**Problem:**
From the entries below, transcribe exactly the lines between the line holding "- $mux 7 * :: sadpcm_lane.sv:22" and the line holding "- $mux 16 :: sadpcm_lane.sv:38", inclusive; skip all other lines.

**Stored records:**
===== src/design/sadpcm_pkg.sv =====
// Shared types, constants and tables for the stereo ADPCM nibble decoder.
package sadpcm_pkg;

  localparam int unsigned IDX_W   = 7;
  localparam int unsigned STEP_W  = 15;
  localparam int unsigned PCM_W   = 16;
  localparam logic [IDX_W-1:0] IDX_MAX = 7'd88;
  localparam logic signed [PCM_W+1:0] PCM_MAX = 18'sd32767;
  localparam logic signed [PCM_W+1:0] PCM_MIN = -18'sd32768;

  // Quantizer step sizes, indexed by the step index.
  localparam logic [STEP_W-1:0] STEP_TABLE [0:88] = '{
    15'h0007, 15'h0008, 15'h0009, 15'h000A, 15'h000B, 15'h000C, 15'h000D, 15'h000F,
    15'h0010, 15'h0012, 15'h0013, 15'h0015, 15'h0017, 15'h001A, 15'h001C, 15'h001F,
    15'h0022, 15'h0026, 15'h0029, 15'h002E, 15'h0032, 15'h0037, 15'h003D, 15'h0043,
    15'h004A, 15'h0051, 15'h0059, 15'h0062, 15'h006C, 15'h0076, 15'h0082, 15'h008F,
    15'h009E, 15'h00AD, 15'h00BF, 15'h00D2, 15'h00E7, 15'h00FE, 15'h0117, 15'h0133,
    15'h0152, 15'h0174, 15'h0199, 15'h01C2, 15'h01EF, 15'h0220, 15'h0256, 15'h0292,
    15'h02D4, 15'h031D, 15'h036C, 15'h03C4, 15'h0424, 15'h048E, 15'h0503, 15'h0583,
    15'h0610, 15'h06AC, 15'h0756, 15'h0812, 15'h08E1, 15'h09C4, 15'h0ABE, 15'h0BD1,
    15'h0CFF, 15'h0E4C, 15'h0FBA, 15'h114D, 15'h1308, 15'h14EF, 15'h1707, 15'h1954,
    15'h1BDD, 15'h1EA6, 15'h21B7, 15'h2516, 15'h28CB, 15'h2CDF, 15'h315C, 15'h364C,
    15'h3BBA, 15'h41B2, 15'h4844, 15'h4F7E, 15'h5771, 15'h6030, 15'h69CE, 15'h7463,
    15'h7FFF
  };

  // Request from the top level to one channel lane.
  typedef struct packed {
    logic             en;
    logic             load;
    logic [3:0]       code;
    logic [IDX_W-1:0] start_index;
  } lane_req_t;

  // Step index adjustment for a 3-bit magnitude.
  function automatic logic signed [4:0] index_adjust(input logic [2:0] mag);
    logic signed [4:0] adj;
    case (mag)
      3'd4:    adj = 5'sd2;
      3'd5:    adj = 5'sd4;
      3'd6:    adj = 5'sd6;
      3'd7:    adj = 5'sd8;
      default: adj = -5'sd1;
    endcase
    return adj;
  endfunction

endpackage


===== src/design/sadpcm_lane.sv =====
// One channel decoder lane: predictor and step index state plus the nibble update.
module sadpcm_lane (
  input  logic                               clk,
  input  logic                               rst_n,
  input  sadpcm_pkg::lane_req_t              req,
  output logic signed [sadpcm_pkg::PCM_W-1:0] sample
);
  import sadpcm_pkg::*;

  logic signed [PCM_W-1:0] pred_r, pred_nxt;
  logic [IDX_W-1:0]        idx_r, idx_nxt;
  logic [IDX_W-1:0]        cur;
  logic [2:0]              mag;
  logic [STEP_W-1:0]       step;
  logic [STEP_W+3:0]       prod;
  logic [PCM_W-1:0]        diff;
  logic signed [PCM_W+1:0] sum;
  logic signed [4:0]       adj;
  logic signed [IDX_W+1:0] ni;

  always_comb begin
    if (req.load) begin
      cur = (req.start_index > IDX_MAX) ? IDX_MAX : req.start_index;
    end else begin
      cur = idx_r;
    end
    mag  = req.code[2:0];
    step = STEP_TABLE[cur];
    prod = {15'd0, mag, 1'b1} * {4'd0, step};
    diff = prod[STEP_W+3:3];
    if (req.code[3]) begin
      sum = {{2{pred_r[PCM_W-1]}}, pred_r} - $signed({2'b00, diff});
    end else begin
      sum = {{2{pred_r[PCM_W-1]}}, pred_r} + $signed({2'b00, diff});
    end
    if (sum > PCM_MAX) begin
      pred_nxt = PCM_MAX[PCM_W-1:0];
    end else if (sum < PCM_MIN) begin
      pred_nxt = PCM_MIN[PCM_W-1:0];
    end else begin
      pred_nxt = sum[PCM_W-1:0];
    end
    adj = index_adjust(mag);
    ni  = $signed({2'b00, cur}) + $signed({{(IDX_W-3){adj[4]}}, adj});
    if (ni < 0) begin
      idx_nxt = '0;
    end else if (ni > $signed({2'b00, IDX_MAX})) begin
      idx_nxt = IDX_MAX;
    end else begin
      idx_nxt = ni[IDX_W-1:0];
    end
  end

  always_ff @(posedge clk) begin
    if (!rst_n) begin
      pred_r <= '0;
      idx_r  <= '0;
    end else if (req.en) begin
      pred_r <= pred_nxt;
      idx_r  <= idx_nxt;
    end
  end

  assign sample = pred_nxt;

endmodule


===== src/design/sadpcm_merge.sv =====
// Merging stage: joins both lane samples into one result and buffers it in a two-entry skid queue.
module sadpcm_merge (
  input  logic                               clk,
  input  logic                               rst_n,
  input  logic                               push,
  input  logic signed [sadpcm_pkg::PCM_W-1:0] left_sample,
  input  logic signed [sadpcm_pkg::PCM_W-1:0] right_sample,
  output logic                               has_room,
  output logic                               out_tvalid,
  input  logic                               out_tready,
  output logic [2*sadpcm_pkg::PCM_W-1:0]     out_tdata
);
  import sadpcm_pkg::*;

  logic [2*PCM_W-1:0] buf_r [2];
  logic               wr_ptr_r, rd_ptr_r;
  logic [1:0]         count_r;
  logic               pop;

  assign has_room   = (count_r != 2'd2);
  assign out_tvalid = (count_r != 2'd0);
  assign out_tdata  = buf_r[rd_ptr_r];
  assign pop        = out_tvalid && out_tready;

  always_ff @(posedge clk) begin
    if (push) begin
      buf_r[wr_ptr_r] <= {right_sample, left_sample};
    end
  end

  always_ff @(posedge clk) begin
    if (!rst_n) begin
      wr_ptr_r <= 1'b0;
      rd_ptr_r <= 1'b0;
      count_r  <= 2'd0;
    end else begin
      if (push) begin
        wr_ptr_r <= ~wr_ptr_r;
      end
      if (pop) begin
        rd_ptr_r <= ~rd_ptr_r;
      end
      if (push && !pop) begin
        count_r <= count_r + 2'd1;
      end else if (pop && !push) begin
        count_r <= count_r - 2'd1;
      end
    end
  end

endmodule


===== src/design/stereo_adpcm_nibble_decoder.sv =====
// Top level of the stereo 4-bit ADPCM nibble decoder.
//
// Each input transaction carries one code byte: the high nibble is decoded
// by the left lane and the low nibble by the right lane, both in the same
// cycle, and one output transaction with both 16-bit samples follows. The
// block takes one transaction per clock cycle while in_tready is high, and
// registers each result into the output queue when it accepts the input. The
// rate rests on the per-channel update loop (step table read, small multiply,
// add and saturate, index clamp) being combinational in each lane. A two-entry
// queue behind the lanes lets the block keep accepting while a finished result
// waits to be taken; in_tready drops only when both entries are occupied. When
// tuser is set, both step indices are reloaded from the header fields (values
// above 88 are treated as 88) before the byte is decoded; predictors carry over.
module stereo_adpcm_nibble_decoder (
  input  logic        clk,
  input  logic        rst_n,
  input  logic        in_tvalid,
  output logic        in_tready,
  // [7:0] data_byte, [14:8] start_index_left, [21:15] start_index_right, [23:22] zero
  input  logic [23:0] in_tdata,
  // [0] chunk_start
  input  logic [0:0]  in_tuser,
  output logic        out_tvalid,
  input  logic        out_tready,
  // [15:0] left_sample, [31:16] right_sample
  output logic [31:0] out_tdata
);
  import sadpcm_pkg::*;

  logic                    accept;
  logic                    has_room;
  lane_req_t               left_req, right_req;
  logic signed [PCM_W-1:0] left_sample, right_sample;

  // A transaction is taken whenever the output queue has a free entry.
  assign in_tready = has_room;
  assign accept    = in_tvalid && in_tready;

  // The lanes only advance their state on an accepted transaction.
  always_comb begin
    left_req.en           = accept;
    left_req.load         = in_tuser[0];
    left_req.code         = in_tdata[7:4];
    left_req.start_index  = in_tdata[14:8];
    right_req.en          = accept;
    right_req.load        = in_tuser[0];
    right_req.code        = in_tdata[3:0];
    right_req.start_index = in_tdata[21:15];
  end

  sadpcm_lane u_left_lane (
    .clk    (clk),
    .rst_n  (rst_n),
    .req    (left_req),
    .sample (left_sample)
  );

  sadpcm_lane u_right_lane (
    .clk    (clk),
    .rst_n  (rst_n),
    .req    (right_req),
    .sample (right_sample)
  );

  sadpcm_merge u_merge (
    .clk          (clk),
    .rst_n        (rst_n),
    .push         (accept),
    .left_sample  (left_sample),
    .right_sample (right_sample),
    .has_room     (has_room),
    .out_tvalid   (out_tvalid),
    .out_tready   (out_tready),
    .out_tdata    (out_tdata)
  );

endmodule


===== config.mk =====
export PLATFORM = sky130hd
export DESIGN_NAME = stereo_adpcm_nibble_decoder
export DESIGN_NICKNAME = d
export VERILOG_FILES = /design/src/design/sadpcm_pkg.sv /design/src/design/sadpcm_lane.sv /design/src/design/sadpcm_merge.sv /design/src/design/stereo_adpcm_nibble_decoder.sv
export SDC_FILE = /design/constraint.sdc
export NUM_CORES = 1
export LEC_CHECK = 0
export ABC_AREA = 0
export BUFFER_PORTS_ARGS = -buffer_cell sky130_fd_sc_hd__buf_2
export CAP_MARGIN = 5
export CORE_MARGIN = 1
export CORE_UTILIZATION = 50
export DETAILED_ROUTE_END_ITERATION = 10
export PLACE_DENSITY = 0.68
export SKIP_CTS_REPAIR_TIMING = 1
export SKIP_LAST_GASP = 1
export SLEW_MARGIN = 10
export SYNTH_ARGS = -nofsm -noshare
export SYNTH_HDL_FRONTEND = slang
export SYNTH_SLANG_ARGS = --single-unit
export TNS_END_PERCENT = 20

===== constraint.sdc =====
create_clock -name clk -period 11 [get_ports clk]
set_input_delay 0.55 -clock clk [delete_from_list [all_inputs] [get_ports clk]]
set_output_delay 0.55 -clock clk [all_outputs]
set_load 0.005 [all_outputs]

* Word level (Yosys, flattened, before mapping)
Memories as Yosys holds them, arrays and structs flattened. A register that Yosys moved wholly into a read port is not among the register bits.
Index checks and enable logic that the tools add are counted.
** Cells by class
- $add $sub $neg :: 8
- $mul :: 2
- Magnitude comparators :: 12
- Equality and inequality tests :: 9
- Multiplexer cells :: 26
- Bitwise gates (word level) :: 4
- Reductions and logical operators :: 8
** Operators with widths (count)
- $mux 16 :: 4
- $mux 15 :: 4
- $mux 7 :: 8
- $pmux 5 s4 :: 2
- $mul 4x15->19 :: 2
- $add 16x17->18 :: 2
- $gt 18x16->1 const B :: 2
- $lt 18x16->1 const B :: 2
- $mux 18 :: 2
- $sub 16x17->18 :: 2
- $eq 3x3->1 const B :: 8
- $add 8x5->9 :: 2
- $gt 9x8->1 const B :: 2
- $lt 9x1->1 const B :: 2
- $ge 8x8->1 const B :: 2
- $not 7->8 :: 2
- $gt 7x7->1 const B :: 2
- $logic_and 1x1->1 :: 4
- $mux 1 :: 4
- $mux 2 :: 2
- $reduce_bool 2->1 :: 2
- $add 2x1->2 const B :: 1
- $logic_not 1->1 :: 2
- $ne 2x2->1 const B :: 1
- 2 further kinds :: 3
** Storage, ports and cells
- Register bits after elaboration :: 50
- Bits in writable memories :: 64
- ROM bits :: 3840
- Bits of input ports :: 29
- Output and inout bits :: 34
- Logic and storage cells :: 79
- Memories :: 3
** Memories
- (name not given) :: depth 128, width 15, read ports 1, clocked after memory_dff 0, wr ports 0, line sadpcm_lane.sv:28 : step = STEP_TABLE[cur];
- (name not given) :: depth 128, width 15, read ports 1, clocked after memory_dff 0, wr ports 0, line sadpcm_lane.sv:28
- u_merge.buf_r :: depth 2, width 32, read ports 1, clocked after memory_dff 1, wr ports 1, line sadpcm_merge.sv:15 : logic [2*PCM_W-1:0] buf_r [2];

* Depth between registers and ports, before layout
Gate-level depths: netlist (run 1).
- Depth in word-level cells :: 13
- Depth in mapped cells :: 50
- Depth with buffers taken out :: 45

* Cells and area by module
A second synthesis (run 1) with hierarchy kept.
** Second synthesis, totals
- Cells, all modules :: 1827
- Area total of the unflattened synthesis :: 14661.6 um^2
** Modules (own cells, without submodules)
- sadpcm_lane (u_left_lane) :: instances 1, cells an instance 867, area an instance 6179.7 um^2, seq. area each 460.4 um^2
- sadpcm_lane (u_right_lane) :: instances 1, cells an instance 837, area an instance 5953.2 um^2, seq. area each 460.4 um^2
- sadpcm_merge :: instances 1, cells an instance 122, area an instance 2522.4 um^2, seq. area each 2021.9 um^2
- stereo_adpcm_nibble_decoder :: instances 1, cells an instance 1, area an instance 6.3 um^2, seq. area each 0.0 um^2

* Worst setup path before layout (run 1)
Ideal clock, no wire load.
- Path type :: input port to flip-flop
- Start :: input in_tuser
- End :: memory u_merge.buf_r[0][4] in the netlist's numbering (data pin)
- Setup time :: 0.264 ns
- Data arrival time :: 9.521 ns
- Setup slack :: 1.215 ns
- Stages :: 44
- Buffers on the path :: 5
- Cell sequence :: buf_6 buf_6 buf_6 mux2i_1 nor2_1 inv_1 ha_1 clkbuf_1 nor2_1 a21oi_1 nor2_1 a211oi_1 o21ai_0 o21ai_0 a221oi_1 and2_1 fa_1 inv_1 (+8 left out) or2_2 or4_4 a31oi_4 o211ai_4 a211oi_4 and2_1 nor2_1 xor2_1 ha_1 a2111o_1 o41a_1 a31o_2 or2_2 a221oi_2 nor4_4 nand2_1 buf_6 o21ai_1
** On the way
- Word-level cells in the longest chain between the ends :: 11
- Elaborated cells between the ends (all ways) :: 13
** Ends and longest elaborated chain
- start, declared :: line stereo_adpcm_nibble_decoder.sv:22 : input logic [0:0] in_tuser,
- $mux 7 * :: line sadpcm_lane.sv:22 : if (req.load) begin
- $not 7->8 (not written as such) * :: line sadpcm_lane.sv:28
- $mem_v2 128x15 *
- $mux 15 (not written as such) * (2 in a row) :: line sadpcm_lane.sv:28
- $mul 4x15->19 * :: line sadpcm_lane.sv:29 : prod = {15'd0, mag, 1'b1} * {4'd0, step};
- $add 16x17->18 / $sub 16x17->18 (equally long branches) :: line sadpcm_lane.sv:34, sadpcm_lane.sv:32
- $mux 18 * :: line sadpcm_lane.sv:31 : if (req.code[3]) begin
- $lt 18x16->1 :: line sadpcm_lane.sv:38 : end else if (sum < PCM_MIN) begin
- $mux 16 :: line sadpcm_lane.sv:38
- $mux 16 * :: line sadpcm_lane.sv:36 : if (sum > PCM_MAX) begin
- net left_sample[4] :: line stereo_adpcm_nibble_decoder.sv:33 : logic signed [PCM_W-1:0] left_sample, right_sample;
- end, declared :: line sadpcm_merge.sv:15
Mark *: on every way through the listed nets, which the timed path passes. The rest lies on a longest branch. The select of a mux whose other input is x is not followed.

* Worst setup path after layout (run 1)
- Start :: input in_tuser
- End :: memory u_merge.buf_r[0][17] in the netlist's numbering (data pin)
** On the way
- Word-level cells in the longest chain between the ends :: 11
- Elaborated cells between the ends (all ways) :: 13
** Ends and longest elaborated chain (line)
- $mux 7 * :: sadpcm_lane.sv:22
- $not 7->8 (not written as such) * :: sadpcm_lane.sv:28
- $mem_v2 128x15 *
- $mux 15 (not written as such) * (2 in a row) :: sadpcm_lane.sv:28
- $mul 4x15->19 * :: sadpcm_lane.sv:29
- $add 16x17->18 / $sub 16x17->18 (equally long branches) :: sadpcm_lane.sv:34, sadpcm_lane.sv:32
- $mux 18 * :: sadpcm_lane.sv:31
- $lt 18x16->1 :: sadpcm_lane.sv:38
- $mux 16 :: sadpcm_lane.sv:38
- $mux 16 * :: sadpcm_lane.sv:36
- net right_sample[1] :: stereo_adpcm_nibble_decoder.sv:33
Marked as above.

==> key figures, run 1 <==
Hold path
  – Hold Path Depth: 2
  – Min-Delay Path Class: register to register

Finish
  – Area growth syn-to-layout: 9.94%
  – Layout cells sized above 1: 12.5%
  – Final non-filler cell total: around 2300
  – FF/Latch Area: slightly below 3000 µm²
  – Final instance area: 16300 µm²
  – Utilization after layout: 56.3%
  – Diodes inserted: 0
  – Area of the multi-input gates: 10800 µm²
  – Post-layout net count: ~2100
  – Filler cells: ~2700

Setup path
  – Slowest CP cell: nor2_1
  – FF-to-FF End: u_merge.buf_r[0][12]$_DFFE_PP_
  – Worst Path Arrival: approximately 11 ns
  – Type of the worst setup path: input pin to register
  – R2r startpoint: u_left_lane.idx_r[1]$_SDFFE_PN0P_
  – Crit-path max FO: 21
  – Max stage delay on crit path: ~0.70 ns
  – Req. time, crit path: between 10 and 15 ns
  – R2R setup slack: roughly 0.67 ns
  – Crit path buf inv count: 4
  – CP delay by family, top: compound AO/OA/AOI/OAI gates
  – Critical path launch point: in_tuser
  – Critical path launch point type: input pin
  – WP depth: 42
  – End of the critical path: u_merge.buf_r[0][17]$_DFFE_PP_
  – Crit. End Element: register
  – FF-to-FF path depth: 37

CTS
  – CTS tree: yes
  – Max clock buf depth: 2
  – Clock sinks: 115
  – Clock Latency Late Sink: ~0.42 ns
  – Clk pin slew, worst setup/hold paths: about 0.06 ns
  – H-tree levels: 4
  – Root buffer cell: clkbuf_16
  – CTS buffer count: 17

Yosys
  – Top-count cell post-synth: nor2_1
  – Most frequent cells after synthesis: nor2_1, inv_1, nand2_1
  – #FFs+latches synth: between 100 and 150
  – Syn Std Cell Area: about 15000 µm²
  – Register area share after synthesis: between 15 and 20%
  – Synth warnings: 0
  – Leading post-synthesis cells by cell area: edfxtp_1, ha_1, fa_1
  – Post-synth EDFFs: 64
  – Net count of the mapped netlist: around 2100
  – Top-area cell type share of the netlist area: between 10% and 20%
  – Syn Inst Count: 1874
  – Synth area leader: edfxtp_1
  – Asr flop ratio synth: 0%
  – Yosys cell types: 92
  – Synth Flop Type: edfxtp_1
  – Avg Cell Area, Syn: around 8 µm²

Floorplan
  – Die Wd: between 150 and 200 µm
  – Row count: 62
  – Die Span Y: between 150 and 200 µm
  – I/O pin cnt: 63
  – Core area: a little under 30000 µm²
  – Die Area: around 30000 µm²
  – Initial Util: approximately half

Power
  – VDD IR max: between 0.00015 and 0.0002 V
  – PD cells: between 300 and 400 nW/µm²
  – Tot Pwr: between 5 and 6 mW
  – Logic pwr share: between 70% and 80%
  – Static Leak: 7.02 nW
  – P_int: about 2.8 mW
  – Flop pwr share: between 10% and 20%
  – Sw Share: between 40 and 50%
  – Power share of the clock group: 11.8%
  – Sw Pwr: ~2.7 mW

Global routing
  – Largest net degree at the start of global routing: 40
  – First-pass GRT wire length: 65.7 mm
  – Initial antenna violation count: 0
  – Vias in the first global route: ~13000
  – Total Routing Usage GR: 26.0%
  – GRT Residual Overflow: 0

STA
  – RSZ-0062 raised after global routing: yes
  – Worst slew pin tran: ~1.2 ns
  – Max frequency: between 0.09 and 0.1 GHz
  – Final clock skew: between 0.015 and 0.02 ns
  – Fin. max-slew vios: 0
  – Rel. slew slack: 19.6%
  – Period minus WS final: between 10 and 15 ns
  – Worst setup margin: approximately 0.55 ns
  – Setup violators final: 0
  – Final hold vios: 0
  – Final worst-path cycle share: between 90% and 100%

Route
  – Avg WL per Cell: between 15 and 20 µm
  – Detailed Routing Iterations Pass 1: 6
  – Via count: roughly 14000
  – Routed Antenna Nets: 0
  – Iter 0 DRT Violations: around 1400
  – # DRC: 0
  – Via-per-instance ratio: about 6
  – Drt total wl: slightly below 40 mm

Place
  – Setup Slack @ Placement: 0.229 ns
  – Placed cell count: ~2300
  – Post-DP Area: between 15000 and 20000 µm²
  – GP Congestion: between 0.9 and 1
  – Hpwl dp: around 30 mm
  – Port Buffers: 60

Job
  – Max-Cap Viols: 0

Outcome
  – Status: complete, no violations
## cells by family (layout without fill, tap and decap cells)
| logic type | count (synthesis) | count (layout) | share of synthesized area (%) |
|---|---|---|---|
| AOI/OAI and AO/OA | 588 | 588 | 26.7 |
| and+or+nand+nor | 563 | 563 | 17.8 |
| buffers and inverters | 270 | 321 | 7.39 |
| adders and majority gates | 177 | 177 | 17.8 |
| DFF | 115 | 115 | 19.9 |
| xor gates and xnor gates | 105 | 105 | 6.27 |
| muxes | 56 | 56 | 4.14 |
## flip-flops by register name, indices dropped and copies added, names as in the netlist, named ones only
signal               cells
u_merge.rd_ptr_r         1
u_merge.count_r          2
u_right_lane.pred_r     16
u_left_lane.idx_r        7
u_merge.wr_ptr_r         1
u_right_lane.idx_r       7
u_merge.buf_r           64
u_left_lane.pred_r      16
## power groups by stage
stage          Clock (mW)  Sequential, mW  Combinational [mW]
3_3_place_gp            0           0.864                3.80
6_report            0.643           0.865                3.96
2_1_floorplan           0           0.844                3.04
3_5_place_dp            0           0.871                3.91
5_1_grt             0.669           0.882                4.44
4_1_cts             0.651           0.865                3.95
## final cells by class
class,instances,area share [%]
clock inverter,14,1.56
multi-input combinational,1489,66.2
tap,384,2.96
clock buffer,18,2.64
timing repair buffer,121,4.67
sequential,115,18.1
inverter,168,3.88
## how the worst min path moves through the flow
stage / startpoint / end / slack, ns
after floorplan: u_left_lane.idx_r[4]$_SDFFE_PN0P_ / u_left_lane.idx_r[4]$_SDFFE_PN0P_ / 0.43
after global routing: u_right_lane.idx_r[4]$_SDFFE_PN0P_ / u_right_lane.idx_r[4]$_SDFFE_PN0P_ / 0.50
after global placement: u_right_lane.idx_r[4]$_SDFFE_PN0P_ / u_right_lane.idx_r[4]$_SDFFE_PN0P_ / 0.47
after CTS: u_right_lane.pred_r[0]$_SDFFE_PN0P_ / u_right_lane.pred_r[0]$_SDFFE_PN0P_ / 0.49
after detailed placement: u_right_lane.idx_r[4]$_SDFFE_PN0P_ / u_right_lane.idx_r[4]$_SDFFE_PN0P_ / 0.48
final: u_right_lane.idx_r[4]$_SDFFE_PN0P_ / u_right_lane.idx_r[4]$_SDFFE_PN0P_ / 0.48
## cells in the final DEF, fill, tap and decap left out, types with 45 or more instances in the layout
master,synthesis,layout
fa_1,56,56
xnor2_1,59,59
buf_2,10,60
a21oi_1,139,138
edfxtp_1,64,64
o21ai_0,131,130
ha_1,121,121
nand2_1,149,149
xor2_1,45,45
buf_4,5,61
dfxtp_1,51,51
nor2_1,188,187
inv_1,161,161
## layer usage
layer	share of wire (%)	GRT usage [%]	wire length, µm
met5	0	0	0
met4	1.6	6.18	615
met3	6.0	3.00	2360
met2	46	43.0	18100
met1	47	36.1	18600
## worst register-to-register path: cells and delay by family (launching register included)
kind,cells,cell delay [ns]
buffers and inverters,4,0.52
muxes,1,0.18
and+or+nand+nor,10,2.87
adders and majority gates,5,2.26
AOI/OAI and AO/OA,15,3.38
DFF,1,0.39
xor gates and xnor gates,2,0.41
## stage by stage
| stage | setup TNS (ns) | hold slack (ns) |
|---|---|---|
| detailed placement | 0 | 0.475 |
| floorplan | 0 | 0.432 |
| finish | 0 | 0.483 |
| global placement | 0 | 0.468 |
| global route | -0.725 | 0.502 |
| CTS | 0 | 0.490 |
Note: power is estimated with default switching activity, not from simulation.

**Response area:**
- $mux 7 * :: sadpcm_lane.sv:22
- $not 7->8 (not written as such) * :: sadpcm_lane.sv:28
- $mem_v2 128x15 *
- $mux 15 (not written as such) * (2 in a row) :: sadpcm_lane.sv:28
- $mul 4x15->19 * :: sadpcm_lane.sv:29
- $add 16x17->18 / $sub 16x17->18 (equally long branches) :: sadpcm_lane.sv:34, sadpcm_lane.sv:32
- $mux 18 * :: sadpcm_lane.sv:31
- $lt 18x16->1 :: sadpcm_lane.sv:38
- $mux 16 :: sadpcm_lane.sv:38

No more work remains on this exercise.